*Exercise*: From the data below, repeat exactly the lines from the line with "Setup slack improves by 8.6 ns." to the line with "bash standard.sh > standard.log 2>&1", both included.
Data extract section start
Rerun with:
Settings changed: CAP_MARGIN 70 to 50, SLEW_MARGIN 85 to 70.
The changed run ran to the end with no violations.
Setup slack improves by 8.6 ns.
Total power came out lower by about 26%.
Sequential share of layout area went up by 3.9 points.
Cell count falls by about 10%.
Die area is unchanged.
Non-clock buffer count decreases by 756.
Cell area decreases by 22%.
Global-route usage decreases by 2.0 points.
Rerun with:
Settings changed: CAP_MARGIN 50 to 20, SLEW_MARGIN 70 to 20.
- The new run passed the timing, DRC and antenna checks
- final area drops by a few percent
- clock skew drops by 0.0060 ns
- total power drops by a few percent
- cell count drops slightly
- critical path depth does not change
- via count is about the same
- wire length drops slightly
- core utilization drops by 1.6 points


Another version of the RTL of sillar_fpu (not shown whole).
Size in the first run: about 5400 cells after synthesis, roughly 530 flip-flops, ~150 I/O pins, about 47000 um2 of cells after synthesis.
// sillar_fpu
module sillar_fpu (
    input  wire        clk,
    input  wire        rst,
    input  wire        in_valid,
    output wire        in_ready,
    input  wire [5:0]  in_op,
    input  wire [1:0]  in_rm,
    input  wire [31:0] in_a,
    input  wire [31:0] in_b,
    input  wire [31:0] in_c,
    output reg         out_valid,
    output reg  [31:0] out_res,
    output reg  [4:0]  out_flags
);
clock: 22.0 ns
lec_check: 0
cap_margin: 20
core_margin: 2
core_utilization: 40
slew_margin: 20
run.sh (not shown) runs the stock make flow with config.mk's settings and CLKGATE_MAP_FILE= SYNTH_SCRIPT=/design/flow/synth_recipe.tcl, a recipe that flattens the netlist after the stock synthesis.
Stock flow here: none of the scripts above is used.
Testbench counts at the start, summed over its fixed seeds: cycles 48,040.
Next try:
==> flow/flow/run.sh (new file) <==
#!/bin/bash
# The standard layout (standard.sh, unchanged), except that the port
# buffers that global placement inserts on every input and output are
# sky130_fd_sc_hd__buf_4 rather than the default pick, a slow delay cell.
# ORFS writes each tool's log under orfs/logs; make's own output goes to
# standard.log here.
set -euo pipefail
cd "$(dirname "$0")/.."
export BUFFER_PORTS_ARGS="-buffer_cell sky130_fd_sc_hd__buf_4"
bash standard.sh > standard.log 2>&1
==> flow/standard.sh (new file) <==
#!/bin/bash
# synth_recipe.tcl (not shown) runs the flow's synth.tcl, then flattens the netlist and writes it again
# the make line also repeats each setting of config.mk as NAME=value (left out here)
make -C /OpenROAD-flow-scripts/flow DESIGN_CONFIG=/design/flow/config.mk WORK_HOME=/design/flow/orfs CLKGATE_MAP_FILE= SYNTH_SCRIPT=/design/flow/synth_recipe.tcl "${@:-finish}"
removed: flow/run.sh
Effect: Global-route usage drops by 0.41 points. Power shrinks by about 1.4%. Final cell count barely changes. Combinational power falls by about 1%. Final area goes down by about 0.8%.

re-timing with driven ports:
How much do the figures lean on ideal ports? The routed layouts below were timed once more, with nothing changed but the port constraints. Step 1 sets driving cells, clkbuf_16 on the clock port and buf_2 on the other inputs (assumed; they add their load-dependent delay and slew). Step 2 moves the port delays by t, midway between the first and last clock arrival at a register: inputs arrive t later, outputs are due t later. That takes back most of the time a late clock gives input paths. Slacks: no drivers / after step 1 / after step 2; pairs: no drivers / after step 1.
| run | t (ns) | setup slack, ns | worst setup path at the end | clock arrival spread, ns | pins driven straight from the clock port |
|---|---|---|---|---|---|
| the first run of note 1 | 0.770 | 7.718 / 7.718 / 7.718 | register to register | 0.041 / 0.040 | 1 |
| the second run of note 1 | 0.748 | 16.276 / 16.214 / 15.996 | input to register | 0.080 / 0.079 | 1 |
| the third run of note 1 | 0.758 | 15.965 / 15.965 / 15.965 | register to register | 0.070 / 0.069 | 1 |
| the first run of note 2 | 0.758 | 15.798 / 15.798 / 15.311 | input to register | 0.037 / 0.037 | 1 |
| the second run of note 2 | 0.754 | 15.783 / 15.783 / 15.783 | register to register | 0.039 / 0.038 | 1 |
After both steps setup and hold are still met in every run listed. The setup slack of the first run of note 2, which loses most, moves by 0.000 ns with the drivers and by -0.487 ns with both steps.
Data extract section end
Data extract section start
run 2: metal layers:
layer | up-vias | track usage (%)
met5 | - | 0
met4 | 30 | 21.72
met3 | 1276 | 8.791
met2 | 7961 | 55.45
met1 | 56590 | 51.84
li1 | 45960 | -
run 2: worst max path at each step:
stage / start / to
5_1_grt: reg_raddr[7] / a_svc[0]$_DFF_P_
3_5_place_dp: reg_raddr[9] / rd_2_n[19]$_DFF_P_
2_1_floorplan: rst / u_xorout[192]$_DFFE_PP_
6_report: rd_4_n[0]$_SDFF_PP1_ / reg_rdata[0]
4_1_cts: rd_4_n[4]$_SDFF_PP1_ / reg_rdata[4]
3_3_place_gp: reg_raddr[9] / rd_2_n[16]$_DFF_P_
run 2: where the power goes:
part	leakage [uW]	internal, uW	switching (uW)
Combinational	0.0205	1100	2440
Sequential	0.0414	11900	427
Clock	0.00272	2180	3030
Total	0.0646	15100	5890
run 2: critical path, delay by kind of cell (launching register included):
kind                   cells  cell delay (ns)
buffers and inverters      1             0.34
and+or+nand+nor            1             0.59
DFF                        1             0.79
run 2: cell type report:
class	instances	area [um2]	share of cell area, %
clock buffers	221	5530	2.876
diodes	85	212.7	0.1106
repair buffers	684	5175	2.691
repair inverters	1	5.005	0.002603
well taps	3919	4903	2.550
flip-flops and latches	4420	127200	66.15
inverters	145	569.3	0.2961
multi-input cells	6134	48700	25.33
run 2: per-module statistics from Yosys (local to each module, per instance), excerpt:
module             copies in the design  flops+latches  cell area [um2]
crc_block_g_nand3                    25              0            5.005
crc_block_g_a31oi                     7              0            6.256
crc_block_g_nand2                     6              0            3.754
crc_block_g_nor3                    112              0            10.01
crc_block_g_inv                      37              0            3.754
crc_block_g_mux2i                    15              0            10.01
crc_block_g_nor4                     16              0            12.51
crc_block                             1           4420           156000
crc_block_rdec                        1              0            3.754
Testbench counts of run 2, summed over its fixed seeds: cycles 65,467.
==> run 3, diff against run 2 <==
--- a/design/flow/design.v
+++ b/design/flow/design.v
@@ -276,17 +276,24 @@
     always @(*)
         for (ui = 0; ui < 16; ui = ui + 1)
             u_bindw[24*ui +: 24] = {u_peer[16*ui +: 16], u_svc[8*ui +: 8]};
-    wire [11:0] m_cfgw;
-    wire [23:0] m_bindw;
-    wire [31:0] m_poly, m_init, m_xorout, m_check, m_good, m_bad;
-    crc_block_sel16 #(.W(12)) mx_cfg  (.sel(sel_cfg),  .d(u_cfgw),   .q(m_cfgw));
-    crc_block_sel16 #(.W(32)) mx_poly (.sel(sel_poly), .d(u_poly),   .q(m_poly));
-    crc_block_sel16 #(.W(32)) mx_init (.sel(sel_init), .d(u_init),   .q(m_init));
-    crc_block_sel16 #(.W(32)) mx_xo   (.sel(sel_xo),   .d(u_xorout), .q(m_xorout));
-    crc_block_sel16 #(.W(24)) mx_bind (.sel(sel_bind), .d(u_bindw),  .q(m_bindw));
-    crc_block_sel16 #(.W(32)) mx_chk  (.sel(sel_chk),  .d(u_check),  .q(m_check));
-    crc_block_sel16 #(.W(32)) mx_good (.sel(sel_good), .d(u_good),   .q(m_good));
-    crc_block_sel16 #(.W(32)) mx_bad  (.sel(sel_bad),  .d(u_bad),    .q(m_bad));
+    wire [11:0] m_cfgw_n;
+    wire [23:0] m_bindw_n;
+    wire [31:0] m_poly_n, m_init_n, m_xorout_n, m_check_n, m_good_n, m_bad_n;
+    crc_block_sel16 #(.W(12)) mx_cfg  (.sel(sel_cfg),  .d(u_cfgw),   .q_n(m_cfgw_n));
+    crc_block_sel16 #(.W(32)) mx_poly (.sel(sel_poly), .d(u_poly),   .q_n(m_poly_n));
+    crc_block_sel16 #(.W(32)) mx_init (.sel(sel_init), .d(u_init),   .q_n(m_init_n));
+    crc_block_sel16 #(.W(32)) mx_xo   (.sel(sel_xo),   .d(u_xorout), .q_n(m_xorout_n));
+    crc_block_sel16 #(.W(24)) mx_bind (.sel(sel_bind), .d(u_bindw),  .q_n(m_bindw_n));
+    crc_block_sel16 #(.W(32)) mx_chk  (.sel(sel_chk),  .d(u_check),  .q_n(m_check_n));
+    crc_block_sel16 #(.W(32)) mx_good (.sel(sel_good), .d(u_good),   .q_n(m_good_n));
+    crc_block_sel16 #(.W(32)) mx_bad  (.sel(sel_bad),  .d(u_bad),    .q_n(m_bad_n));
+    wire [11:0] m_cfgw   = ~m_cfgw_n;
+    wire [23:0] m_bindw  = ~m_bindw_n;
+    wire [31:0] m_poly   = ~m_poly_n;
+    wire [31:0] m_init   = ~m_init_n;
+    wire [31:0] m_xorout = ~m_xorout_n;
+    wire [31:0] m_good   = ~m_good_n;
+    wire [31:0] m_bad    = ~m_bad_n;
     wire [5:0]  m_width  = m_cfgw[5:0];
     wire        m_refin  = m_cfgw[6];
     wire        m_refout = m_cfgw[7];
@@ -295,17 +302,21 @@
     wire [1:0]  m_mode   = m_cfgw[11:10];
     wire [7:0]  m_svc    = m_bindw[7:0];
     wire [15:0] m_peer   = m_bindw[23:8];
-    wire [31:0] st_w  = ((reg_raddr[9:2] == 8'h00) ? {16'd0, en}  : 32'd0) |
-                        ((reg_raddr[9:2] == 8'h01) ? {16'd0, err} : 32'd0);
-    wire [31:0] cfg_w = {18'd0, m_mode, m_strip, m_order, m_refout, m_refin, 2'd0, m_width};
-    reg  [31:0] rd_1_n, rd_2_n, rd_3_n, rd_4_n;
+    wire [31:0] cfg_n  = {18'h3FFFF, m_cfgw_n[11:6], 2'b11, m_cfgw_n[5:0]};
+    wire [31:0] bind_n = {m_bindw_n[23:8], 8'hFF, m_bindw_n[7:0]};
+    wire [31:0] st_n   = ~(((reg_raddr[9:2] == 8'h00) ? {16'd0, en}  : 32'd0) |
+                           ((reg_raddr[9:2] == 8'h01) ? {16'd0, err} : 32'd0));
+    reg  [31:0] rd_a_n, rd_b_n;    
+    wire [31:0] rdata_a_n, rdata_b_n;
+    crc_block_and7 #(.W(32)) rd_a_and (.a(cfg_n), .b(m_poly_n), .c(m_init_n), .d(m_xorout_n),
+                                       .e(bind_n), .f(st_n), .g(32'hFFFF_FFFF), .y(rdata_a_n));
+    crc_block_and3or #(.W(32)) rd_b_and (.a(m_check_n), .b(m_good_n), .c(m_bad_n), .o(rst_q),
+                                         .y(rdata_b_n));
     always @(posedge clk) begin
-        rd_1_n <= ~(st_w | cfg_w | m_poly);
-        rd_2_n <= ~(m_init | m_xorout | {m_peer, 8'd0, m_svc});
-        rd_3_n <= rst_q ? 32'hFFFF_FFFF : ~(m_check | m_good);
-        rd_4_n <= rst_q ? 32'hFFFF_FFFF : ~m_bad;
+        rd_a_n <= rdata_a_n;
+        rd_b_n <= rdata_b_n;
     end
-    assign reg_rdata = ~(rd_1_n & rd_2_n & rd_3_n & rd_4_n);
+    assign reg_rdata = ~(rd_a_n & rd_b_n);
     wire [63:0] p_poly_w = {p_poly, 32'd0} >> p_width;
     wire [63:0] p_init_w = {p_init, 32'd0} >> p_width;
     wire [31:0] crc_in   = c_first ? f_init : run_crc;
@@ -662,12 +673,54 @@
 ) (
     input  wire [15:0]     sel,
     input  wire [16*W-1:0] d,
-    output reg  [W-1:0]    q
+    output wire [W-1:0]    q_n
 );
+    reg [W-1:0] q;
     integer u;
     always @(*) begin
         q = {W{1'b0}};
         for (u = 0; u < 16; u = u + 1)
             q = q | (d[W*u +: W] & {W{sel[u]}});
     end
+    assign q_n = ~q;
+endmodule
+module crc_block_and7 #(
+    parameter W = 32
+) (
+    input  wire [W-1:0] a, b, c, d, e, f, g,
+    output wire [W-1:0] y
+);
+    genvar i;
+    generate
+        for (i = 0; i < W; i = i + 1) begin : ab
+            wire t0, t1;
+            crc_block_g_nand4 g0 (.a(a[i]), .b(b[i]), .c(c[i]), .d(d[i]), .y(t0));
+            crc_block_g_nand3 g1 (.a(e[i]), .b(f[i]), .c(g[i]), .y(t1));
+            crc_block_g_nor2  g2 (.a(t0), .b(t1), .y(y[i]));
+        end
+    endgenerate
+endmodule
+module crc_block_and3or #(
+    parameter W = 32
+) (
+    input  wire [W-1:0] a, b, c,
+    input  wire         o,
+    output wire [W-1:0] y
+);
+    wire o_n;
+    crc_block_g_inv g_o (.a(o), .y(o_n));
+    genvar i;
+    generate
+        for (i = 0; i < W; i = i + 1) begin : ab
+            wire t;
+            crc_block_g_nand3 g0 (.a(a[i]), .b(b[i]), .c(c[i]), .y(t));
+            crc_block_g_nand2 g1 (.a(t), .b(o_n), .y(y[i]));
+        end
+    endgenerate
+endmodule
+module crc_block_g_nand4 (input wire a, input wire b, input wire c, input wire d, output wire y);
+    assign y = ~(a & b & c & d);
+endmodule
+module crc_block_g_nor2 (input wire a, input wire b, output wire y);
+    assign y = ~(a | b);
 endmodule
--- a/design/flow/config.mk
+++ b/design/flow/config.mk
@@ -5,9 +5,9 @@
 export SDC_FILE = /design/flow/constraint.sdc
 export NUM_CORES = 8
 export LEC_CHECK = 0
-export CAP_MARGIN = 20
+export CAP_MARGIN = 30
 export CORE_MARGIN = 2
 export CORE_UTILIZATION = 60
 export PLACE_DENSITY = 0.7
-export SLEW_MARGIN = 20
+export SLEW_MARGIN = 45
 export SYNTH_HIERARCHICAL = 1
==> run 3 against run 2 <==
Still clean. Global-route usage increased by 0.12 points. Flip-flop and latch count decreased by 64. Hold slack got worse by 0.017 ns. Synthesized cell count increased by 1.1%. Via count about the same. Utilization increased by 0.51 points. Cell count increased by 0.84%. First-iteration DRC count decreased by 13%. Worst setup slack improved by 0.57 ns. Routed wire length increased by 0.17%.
Data extract section end
*Exercise output*:
Setup slack improves by 8.6 ns.
Total power came out lower by about 26%.
Sequential share of layout area went up by 3.9 points.
Cell count falls by about 10%.
Die area is unchanged.
Non-clock buffer count decreases by 756.
Cell area decreases by 22%.
Global-route usage decreases by 2.0 points.
Rerun with:
Settings changed: CAP_MARGIN 50 to 20, SLEW_MARGIN 70 to 20.
- The new run passed the timing, DRC and antenna checks
- final area drops by a few percent
- clock skew drops by 0.0060 ns
- total power drops by a few percent
- cell count drops slightly
- critical path depth does not change
- via count is about the same
- wire length drops slightly
- core utilization drops by 1.6 points


Another version of the RTL of sillar_fpu (not shown whole).
Size in the first run: about 5400 cells after synthesis, roughly 530 flip-flops, ~150 I/O pins, about 47000 um2 of cells after synthesis.
// sillar_fpu
module sillar_fpu (
    input  wire        clk,
    input  wire        rst,
    input  wire        in_valid,
    output wire        in_ready,
    input  wire [5:0]  in_op,
    input  wire [1:0]  in_rm,
    input  wire [31:0] in_a,
    input  wire [31:0] in_b,
    input  wire [31:0] in_c,
    output reg         out_valid,
    output reg  [31:0] out_res,
    output reg  [4:0]  out_flags
);
clock: 22.0 ns
lec_check: 0
cap_margin: 20
core_margin: 2
core_utilization: 40
slew_margin: 20
run.sh (not shown) runs the stock make flow with config.mk's settings and CLKGATE_MAP_FILE= SYNTH_SCRIPT=/design/flow/synth_recipe.tcl, a recipe that flattens the netlist after the stock synthesis.
Stock flow here: none of the scripts above is used.
Testbench counts at the start, summed over its fixed seeds: cycles 48,040.
Next try:
==> flow/flow/run.sh (new file) <==
#!/bin/bash
# The standard layout (standard.sh, unchanged), except that the port
# buffers that global placement inserts on every input and output are
# sky130_fd_sc_hd__buf_4 rather than the default pick, a slow delay cell.
# ORFS writes each tool's log under orfs/logs; make's own output goes to
# standard.log here.
set -euo pipefail
cd "$(dirname "$0")/.."
export BUFFER_PORTS_ARGS="-buffer_cell sky130_fd_sc_hd__buf_4"
bash standard.sh > standard.log 2>&1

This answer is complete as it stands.